Licenses/Certifications Upon Hire Required:
- Certified Professional Coder.
Experience: 3 years year's relevant experience (healthcare claims reimbursement methodologies, claims, and data analysis).
Preferred Qualifications:
- Master's Degree in Health Administration, Information Systems, or related field.
Knowledge, Skills and Abilities (KSAs)
- Strong analytical, conceptual and problem-solving skills to evaluate complex business requirements.
- Ability to tell the story of the analysis to gain consensus across business units on overpayment items.
- Effective written and oral communication skills.
- Ability to review and understand CareFirst medical policies, claim payment policies and provider manuals.
- Microsoft Excel, Word, and Access. Must be able to meet established deadlines and handle multiple customer service demands from internal and external customers, within set expectations for service excellence. Must be able to effectively communicate and provide positive customer service to every internal and external customer, including customers who may be demanding or otherwise challenging.

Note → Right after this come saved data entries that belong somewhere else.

What follows belongs to an exercise in optimizing a design on an open flow for small area and a short achievable clock period; a production flow would make more cautious choices. Function was checked by simulation only, so behaviour that the tests miss may differ from the original. Power figures rest on the tool's default switching activity, not on a simulated workload.

==> 04-19 <==
Design wwvb_core, start of the top module:
module wwvb_core #(
    parameter signed [7:0] TZ_INIT = -8'sd5
) (
    input  wire        clk,
    input  wire        rst,
    input  wire        edge_valid,
    input  wire        edge_dir,         
    input  wire [31:0] edge_ts,          
    input  wire        bus_valid,
    input  wire        bus_we,
    input  wire [3:0]  bus_addr,
    input  wire [31:0] bus_wdata,
    output wire        bus_ready,
    output reg         bus_rvalid,
    output reg  [31:0] bus_rdata,
    output reg         rtc_wr,
    output wire [15:0] rtc_year,
    output wire [3:0]  rtc_month,
    output wire [4:0]  rtc_day,
    output wire [2:0]  rtc_wday,
    output wire [4:0]  rtc_hour,
    output wire [5:0]  rtc_minute,
    output wire [5:0]  rtc_second,
    output wire [9:0]  rtc_subsec,
    output reg         evt_valid,
    output wire [2:0]  evt_code
);
Settings: LEC_CHECK=0, CAP_MARGIN=20, CORE_MARGIN=2, CORE_UTILIZATION=40, SLEW_MARGIN=20; clock period 45.0 ns.
standard.sh (not shown) runs the stock make flow with config.mk's settings and CLKGATE_MAP_FILE= SYNTH_SCRIPT=/design/flow/synth_recipe.tcl, a recipe that flattens the netlist after the stock synthesis.
==> flow/flow/run.sh <==
#!/bin/bash
# The standard ORFS layout (standard.sh), with these changes to how the
# layout is made:
#  - synthesis maps the logic with an area-oriented ABC recipe
#    (flow/abc_map.script) in place of ORFS's delay-oriented one; it runs
#    from a copy of ORFS's scripts folder that differs only in that file,
#    so the registers and every other step are the standard ones;
#  - the port buffers are buf_1 cells instead of the larger delay-buffer
#    cells buffer_ports picks on its own;
#  - the clock tree is built from small clock buffers without dummy loads.
# The full make output goes to standard.log here; ORFS keeps each step's
# log under orfs/logs.
set -euo pipefail
rm -rf scripts_abc
cp -r "$FLOW_HOME/scripts" scripts_abc
cp flow/abc_map.script scripts_abc/abc_speed.script
export SCRIPTS_DIR="$PWD/scripts_abc"
export BUFFER_PORTS_ARGS="-buffer_cell sky130_fd_sc_hd__buf_1"
export CTS_ARGS="-sink_clustering_enable -repair_clock_nets -dont_use_dummy_load -buf_list sky130_fd_sc_hd__clkbuf_4"
bash standard.sh > standard.log 2>&1
==> flow/flow/abc_map.script <==
strash
&get -n
&st
&syn2
&dch
&nf -a -R 1000
&st
&syn2
&dch
&nf -a -R 1000
&st
&syn2
&dch
&nf -a -R 1000
&put
topo
stime -c
==> inputs of 06-06, as changes to 04-19 <==
--- a/flow/design.v
+++ b/flow/design.v
@@ -155,22 +155,23 @@
     input  wire [4:0]        utc_hour,
     input  wire signed [7:0] tz,
     input  wire [1:0]        dst,
     output wire [4:0]        hour
 );
-    wire [10:0] s0, s;
-    wwvb_add11 u_s0 (.a({6'd0, utc_hour}), .b({3'd0, ~tz[7], tz[6:0]}), .cin(dst == 2'd2), .s(s0));
-    wwvb_add11 u_s1 (.a(s0), .b(11'd16), .cin(1'b0), .s(s));
+    wire [10:0] s;
+    wwvb_add11 u_s0 (.a({6'd0, utc_hour}), .b({3'd0, ~tz[7], tz[6:0]}), .cin(dst == 2'd2), .s(s));
     wire [5:0] q = s[8:3];
     reg  [1:0] m3;
     always @* begin
         case (q)
-            6'd0,  6'd3,  6'd6,  6'd9,  6'd12, 6'd15, 6'd18,
-            6'd21, 6'd24, 6'd27, 6'd30, 6'd33, 6'd36: m3 = 2'd0;
-            6'd1,  6'd4,  6'd7,  6'd10, 6'd13, 6'd16, 6'd19,
-            6'd22, 6'd25, 6'd28, 6'd31, 6'd34:        m3 = 2'd1;
-            default:                                  m3 = 2'd2;
+            6'd1, 6'd4, 6'd7, 6'd10, 6'd13, 6'd16, 6'd19, 6'd22,
+            6'd25, 6'd28, 6'd31, 6'd34, 6'd37, 6'd40, 6'd43, 6'd46,
+            6'd49, 6'd52, 6'd55, 6'd58, 6'd61: m3 = 2'd0;
+            6'd2, 6'd5, 6'd8, 6'd11, 6'd14, 6'd17, 6'd20, 6'd23,
+            6'd26, 6'd29, 6'd32, 6'd35, 6'd38, 6'd41, 6'd44, 6'd47,
+            6'd50, 6'd53, 6'd56, 6'd59, 6'd62: m3 = 2'd1;
+            default: m3 = 2'd2;
         endcase
     end
     assign hour = {m3, s[2:0]};
 endmodule
 module wwvb_year (
@@ -229,10 +230,11 @@
     reg [7:0]  raw_hour_r;
     reg [10:0] raw_doy_r;
     reg [7:0]  raw_yy_r;
     reg [1:0]  raw_dst_r;
     reg        raw_leap_r;
+    reg        raw_valid;        
     reg [7:0]  snap_yy;          
     reg [3:0]  snap_month;
     reg [4:0]  snap_day;
     reg [2:0]  snap_wday;
     reg [3:0]  rd_addr;
@@ -330,29 +332,41 @@
         case (rd_addr)
             4'h0: bus_rdata = {synced, 5'b0, clk_dst, 3'b0, utc_hour, 3'b0, clk_hour, 2'b0, clk_minute};
             4'h1: bus_rdata = {4'b0, snap_wday, snap_day, snap_month, snap_year};
             4'h2: bus_rdata = {{24{tz[7]}}, tz};
             4'h3: bus_rdata = {7'b0, have_edge, 5'b0, result, 1'b0, bit_len, 2'b0, sec_cnt};
-            4'h4: bus_rdata = {3'b0, raw_leap_r, 2'b0, raw_dst_r, raw_yy_r, raw_hour_r, raw_minute_r};
-            4'h5: bus_rdata = {21'b0, raw_doy_r};
+            4'h4: bus_rdata = raw_valid ? {3'b0, raw_leap_r, 2'b0, raw_dst_r, raw_yy_r, raw_hour_r, raw_minute_r} : 32'd0;
+            4'h5: bus_rdata = raw_valid ? {21'b0, raw_doy_r} : 32'd0;
             4'h6: bus_rdata = bitseq[31:0];
             4'h7: bus_rdata = bitseq[63:32];
             4'h8: bus_rdata = 32'hFFFF_FFFB;    
             4'h9: bus_rdata = 32'hFFFF_FFFA;    
             4'hA: bus_rdata = 32'hFFFF_FFF9;    
             4'hB: bus_rdata = 32'hFFFF_FFF8;    
             4'hC: bus_rdata = 32'hFFFF_FFF7;    
             4'hD: bus_rdata = 32'hFFFF_FFF6;    
-            4'hE: bus_rdata = last_edge_time;
+            4'hE: bus_rdata = have_edge ? last_edge_time : 32'd0;
             default: bus_rdata = 32'h0;
         endcase
     end
-    always @(posedge clk)
+    always @(posedge clk) begin
         rd_addr <= bus_addr;
+        if (do_edge)
+            last_edge_time <= edge_ts;
+    end
+    always @(posedge clk) begin
+        if (!rst && frame_done && !dec_incomplete) begin
+            raw_minute_r <= dec_raw_minute;
+            raw_hour_r   <= dec_raw_hour;
+            raw_doy_r    <= dec_raw_doy;
+            raw_yy_r     <= dec_raw_yy;
+            raw_dst_r    <= dec_raw_dst;
+            raw_leap_r   <= dec_raw_leap;
+        end
+    end
     always @(posedge clk) begin
         if (rst) begin
-            last_edge_time <= 32'd0;
             have_edge      <= 1'b0;
             bitseq         <= 64'd0;
             bit_len        <= 7'd0;
             sec_cnt        <= 6'd0;
             tz             <= TZ_INIT;
@@ -363,16 +377,11 @@
             clk_minute     <= 6'd0;
             clk_dst        <= 2'd0;
             utc_hour       <= 5'd0;
             synced         <= 1'b0;
             result         <= RES_NONE;
-            raw_minute_r   <= 8'd0;
-            raw_hour_r     <= 8'd0;
-            raw_doy_r      <= 11'd0;
-            raw_yy_r       <= 8'd0;
-            raw_dst_r      <= 2'd0;
-            raw_leap_r     <= 1'b0;
+            raw_valid      <= 1'b0;
             snap_yy        <= 8'd0;
             snap_month     <= 4'd1;
             snap_day       <= 5'd1;
             snap_wday      <= 3'd5;
             bus_rvalid     <= 1'b0;
@@ -386,14 +395,12 @@
                 snap_yy  <= clk_yy;
                 snap_month <= clk_month;
                 snap_day   <= clk_day;
                 snap_wday  <= clk_wday;
             end
-            if (do_edge) begin
-                last_edge_time <= edge_ts;
-                have_edge      <= 1'b1;
-            end
+            if (do_edge)
+                have_edge <= 1'b1;
             if (append_bit) begin
                 if (!bit_len[6] && is_bit1)
                     bitseq[bit_len[5:0]] <= 1'b1;
                 if (bit_len != 7'd127)
                     bit_len <= bit_len_inc;
@@ -403,18 +410,12 @@
             if (frame_done) begin
                 bitseq  <= 64'd0;
                 bit_len <= 7'd0;
                 sec_cnt <= 6'd0;
                 result  <= dec_result;
-                if (!dec_incomplete) begin
-                    raw_minute_r <= dec_raw_minute;
-                    raw_hour_r   <= dec_raw_hour;
-                    raw_doy_r    <= dec_raw_doy;
-                    raw_yy_r     <= dec_raw_yy;
-                    raw_dst_r    <= dec_raw_dst;
-                    raw_leap_r   <= dec_raw_leap;
-                end
+                if (!dec_incomplete)
+                    raw_valid <= 1'b1;
                 if (decode_ok) begin
                     clk_yy     <= dec_raw_yy;
                     clk_month  <= dec_month;
                     clk_day    <= dec_day;
                     clk_wday   <= dec_wday;
==> flow/flow/run.sh (replaced) <==
#!/bin/bash
# The standard ORFS layout (standard.sh), with these changes to how the
# layout is made:
#  - synthesis maps the logic with an area-oriented ABC recipe
#    (flow/abc_map.script) in place of ORFS's delay-oriented one; it runs
#    from a copy of ORFS's scripts folder that differs only in that file,
#    so the registers and every other step are the standard ones;
#  - the port buffers are buf_1 cells instead of the larger delay-buffer
#    cells buffer_ports picks on its own;
#  - the clock tree is built from small clock buffers without dummy loads;
#  - timing repair aims for 27 ns of setup slack, which in this design only
#    the combinational bus_ready path (input to output) falls short of.
# The full make output goes to standard.log here; ORFS keeps each step's
# log under orfs/logs.
set -euo pipefail
rm -rf scripts_abc
cp -r "$FLOW_HOME/scripts" scripts_abc
cp flow/abc_map.script scripts_abc/abc_speed.script
export SCRIPTS_DIR="$PWD/scripts_abc"
export BUFFER_PORTS_ARGS="-buffer_cell sky130_fd_sc_hd__buf_1"
export CTS_ARGS="-sink_clustering_enable -repair_clock_nets -dont_use_dummy_load -buf_list sky130_fd_sc_hd__clkbuf_8 -sink_clustering_size 16 -sink_clustering_max_diameter 40"
export SETUP_SLACK_MARGIN=27
bash standard.sh > standard.log 2>&1
==> inputs of 10-20, as changes to 04-19 <==
--- a/flow/design.v
+++ b/flow/design.v
@@ -155,22 +155,23 @@
     input  wire [4:0]        utc_hour,
     input  wire signed [7:0] tz,
     input  wire [1:0]        dst,
     output wire [4:0]        hour
 );
-    wire [10:0] s0, s;
-    wwvb_add11 u_s0 (.a({6'd0, utc_hour}), .b({3'd0, ~tz[7], tz[6:0]}), .cin(dst == 2'd2), .s(s0));
-    wwvb_add11 u_s1 (.a(s0), .b(11'd16), .cin(1'b0), .s(s));
+    wire [10:0] s;
+    wwvb_add11 u_s0 (.a({6'd0, utc_hour}), .b({3'd0, ~tz[7], tz[6:0]}), .cin(dst == 2'd2), .s(s));
     wire [5:0] q = s[8:3];
     reg  [1:0] m3;
     always @* begin
         case (q)
-            6'd0,  6'd3,  6'd6,  6'd9,  6'd12, 6'd15, 6'd18,
-            6'd21, 6'd24, 6'd27, 6'd30, 6'd33, 6'd36: m3 = 2'd0;
-            6'd1,  6'd4,  6'd7,  6'd10, 6'd13, 6'd16, 6'd19,
-            6'd22, 6'd25, 6'd28, 6'd31, 6'd34:        m3 = 2'd1;
-            default:                                  m3 = 2'd2;
+            6'd1, 6'd4, 6'd7, 6'd10, 6'd13, 6'd16, 6'd19, 6'd22,
+            6'd25, 6'd28, 6'd31, 6'd34, 6'd37, 6'd40, 6'd43, 6'd46,
+            6'd49, 6'd52, 6'd55, 6'd58, 6'd61: m3 = 2'd0;
+            6'd2, 6'd5, 6'd8, 6'd11, 6'd14, 6'd17, 6'd20, 6'd23,
+            6'd26, 6'd29, 6'd32, 6'd35, 6'd38, 6'd41, 6'd44, 6'd47,
+            6'd50, 6'd53, 6'd56, 6'd59, 6'd62: m3 = 2'd1;
+            default: m3 = 2'd2;
         endcase
     end
     assign hour = {m3, s[2:0]};
 endmodule
 module wwvb_year (
@@ -229,10 +230,11 @@
     reg [7:0]  raw_hour_r;
     reg [10:0] raw_doy_r;
     reg [7:0]  raw_yy_r;
     reg [1:0]  raw_dst_r;
     reg        raw_leap_r;
+    reg        raw_valid;        
     reg [7:0]  snap_yy;          
     reg [3:0]  snap_month;
     reg [4:0]  snap_day;
     reg [2:0]  snap_wday;
     reg [3:0]  rd_addr;
@@ -330,29 +332,41 @@
         case (rd_addr)
             4'h0: bus_rdata = {synced, 5'b0, clk_dst, 3'b0, utc_hour, 3'b0, clk_hour, 2'b0, clk_minute};
             4'h1: bus_rdata = {4'b0, snap_wday, snap_day, snap_month, snap_year};
             4'h2: bus_rdata = {{24{tz[7]}}, tz};
             4'h3: bus_rdata = {7'b0, have_edge, 5'b0, result, 1'b0, bit_len, 2'b0, sec_cnt};
-            4'h4: bus_rdata = {3'b0, raw_leap_r, 2'b0, raw_dst_r, raw_yy_r, raw_hour_r, raw_minute_r};
-            4'h5: bus_rdata = {21'b0, raw_doy_r};
+            4'h4: bus_rdata = raw_valid ? {3'b0, raw_leap_r, 2'b0, raw_dst_r, raw_yy_r, raw_hour_r, raw_minute_r} : 32'd0;
+            4'h5: bus_rdata = raw_valid ? {21'b0, raw_doy_r} : 32'd0;
             4'h6: bus_rdata = bitseq[31:0];
             4'h7: bus_rdata = bitseq[63:32];
             4'h8: bus_rdata = 32'hFFFF_FFFB;    
             4'h9: bus_rdata = 32'hFFFF_FFFA;    
             4'hA: bus_rdata = 32'hFFFF_FFF9;    
             4'hB: bus_rdata = 32'hFFFF_FFF8;    
             4'hC: bus_rdata = 32'hFFFF_FFF7;    
             4'hD: bus_rdata = 32'hFFFF_FFF6;    
-            4'hE: bus_rdata = last_edge_time;
+            4'hE: bus_rdata = have_edge ? last_edge_time : 32'd0;
             default: bus_rdata = 32'h0;
         endcase
     end
-    always @(posedge clk)
+    always @(posedge clk) begin
         rd_addr <= bus_addr;
+        if (do_edge)
+            last_edge_time <= edge_ts;
+    end
+    always @(posedge clk) begin
+        if (!rst && frame_done && !dec_incomplete) begin
+            raw_minute_r <= dec_raw_minute;
+            raw_hour_r   <= dec_raw_hour;
+            raw_doy_r    <= dec_raw_doy;
+            raw_yy_r     <= dec_raw_yy;
+            raw_dst_r    <= dec_raw_dst;
+            raw_leap_r   <= dec_raw_leap;
+        end
+    end
     always @(posedge clk) begin
         if (rst) begin
-            last_edge_time <= 32'd0;
             have_edge      <= 1'b0;
             bitseq         <= 64'd0;
             bit_len        <= 7'd0;
             sec_cnt        <= 6'd0;
             tz             <= TZ_INIT;
@@ -363,16 +377,11 @@
             clk_minute     <= 6'd0;
             clk_dst        <= 2'd0;
             utc_hour       <= 5'd0;
             synced         <= 1'b0;
             result         <= RES_NONE;
-            raw_minute_r   <= 8'd0;
-            raw_hour_r     <= 8'd0;
-            raw_doy_r      <= 11'd0;
-            raw_yy_r       <= 8'd0;
-            raw_dst_r      <= 2'd0;
-            raw_leap_r     <= 1'b0;
+            raw_valid      <= 1'b0;
             snap_yy        <= 8'd0;
             snap_month     <= 4'd1;
             snap_day       <= 5'd1;
             snap_wday      <= 3'd5;
             bus_rvalid     <= 1'b0;
@@ -386,14 +395,12 @@
                 snap_yy  <= clk_yy;
                 snap_month <= clk_month;
                 snap_day   <= clk_day;
                 snap_wday  <= clk_wday;
             end
-            if (do_edge) begin
-                last_edge_time <= edge_ts;
-                have_edge      <= 1'b1;
-            end
+            if (do_edge)
+                have_edge <= 1'b1;
             if (append_bit) begin
                 if (!bit_len[6] && is_bit1)
                     bitseq[bit_len[5:0]] <= 1'b1;
                 if (bit_len != 7'd127)
                     bit_len <= bit_len_inc;
@@ -403,18 +410,12 @@
             if (frame_done) begin
                 bitseq  <= 64'd0;
                 bit_len <= 7'd0;
                 sec_cnt <= 6'd0;
                 result  <= dec_result;
-                if (!dec_incomplete) begin
-                    raw_minute_r <= dec_raw_minute;
-                    raw_hour_r   <= dec_raw_hour;
-                    raw_doy_r    <= dec_raw_doy;
-                    raw_yy_r     <= dec_raw_yy;
-                    raw_dst_r    <= dec_raw_dst;
-                    raw_leap_r   <= dec_raw_leap;
-                end
+                if (!dec_incomplete)
+                    raw_valid <= 1'b1;
                 if (decode_ok) begin
                     clk_yy     <= dec_raw_yy;
                     clk_month  <= dec_month;
                     clk_day    <= dec_day;
                     clk_wday   <= dec_wday;
==> flow/flow/run.sh (replaced) <==
#!/bin/bash
# The standard ORFS layout (standard.sh), with these changes to how the
# layout is made:
#  - synthesis maps the logic with an area-oriented ABC recipe
#    (flow/abc_map.script) in place of ORFS's delay-oriented one; it runs
#    from a copy of ORFS's scripts folder that differs only in that file,
#    so the registers and every other step are the standard ones;
#  - the port buffers are buf_1 cells instead of the larger delay-buffer
#    cells buffer_ports picks on its own;
#  - the clock tree is built from small clock buffers without dummy loads;
#  - timing repair aims for 27 ns of setup slack, which in this design only
#    the combinational bus_ready path (input to output) falls short of.
# The full make output goes to standard.log here; ORFS keeps each step's
# log under orfs/logs.
set -euo pipefail
rm -rf scripts_abc
cp -r "$FLOW_HOME/scripts" scripts_abc
cp flow/abc_map.script scripts_abc/abc_speed.script
export SCRIPTS_DIR="$PWD/scripts_abc"
export BUFFER_PORTS_ARGS="-buffer_cell sky130_fd_sc_hd__buf_1"
export CTS_ARGS="-sink_clustering_enable -repair_clock_nets -dont_use_dummy_load -buf_list sky130_fd_sc_hd__clkbuf_4 -sink_clustering_size 8 -sink_clustering_max_diameter 40"
export SETUP_SLACK_MARGIN=27
bash standard.sh > standard.log 2>&1
==> results.txt <==
The lowest worst setup slack belongs to 04-19, the highest to 06-06.
Clock-buffer cell count, lowest first: 06-06, 10-20, 04-19.
Power, highest first: 06-06, 04-19, 10-20.
Sequential power is about the same in 10-20 and 06-06.
The highest clock power belongs to 06-06, the lowest to 10-20.
Sequential share of layout area, lowest first: 04-19, 06-06, 10-20.
Global-route usage: 04-19 > 10-20 > 06-06.
In synthesized area, 04-19 and 10-20 hardly differ.
Cell area, highest first: 06-06, 04-19, 10-20.
Via count: 06-06 is lower than 04-19 (about 8%).
Combinational power: 04-19 is lower than 10-20 (7.6%).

Salary Range: $53,496 - $106,249
Salary Range Disclaimer
The disclosed range estimate has not been adjusted for the applicable geographic differential associated with the location at which the work is being performed. This compensation range is specific and considers factors such as (but not limited to) the scope and responsibilites of the position, the candidate's work experience, education/training, internal peer equity, and market and business consideration. It is not typical for an individual to be hired at the top of the range, as compensation decisions depend on each case's facts and circumstances, including but not limited to experience, internal equity, and location. In addition to your compensation, CareFirst offers a comprehensive benefits package, various incentive programs/plans, and 401k contribution programs/plans (all benefits/incentives are subject to eligibility requirements).
Department
Payment Integrity
Equal Employment Opportunity
CareFirst BlueCross BlueShield is an Equal Opportunity (EEO) employer. It is the policy of the Company to provide equal employment opportunities to all qualified applicants without regard to race, color, religion, sex, sexual orientation, gender identity, national origin, age, protected veteran or disabled status, or genetic information.
Where To Apply
Please visit our website to apply: www.carefirst.com/careers
Federal Disc/Physical Demand
Note: The incumbent is required to immediately disclose any debarment, exclusion, or other event that makes him/her ineligible to perform work directly or indirectly on Federal health care programs.
PHYSICAL DEMANDS:
The associate is primarily seated while performing the duties of the position. Occasional walking or standing is required. The hands are regularly used to write, type, key and handle or feel small controls and objects. The associate must frequently talk and hear. Weights up to 25 pounds are occasionally lifted.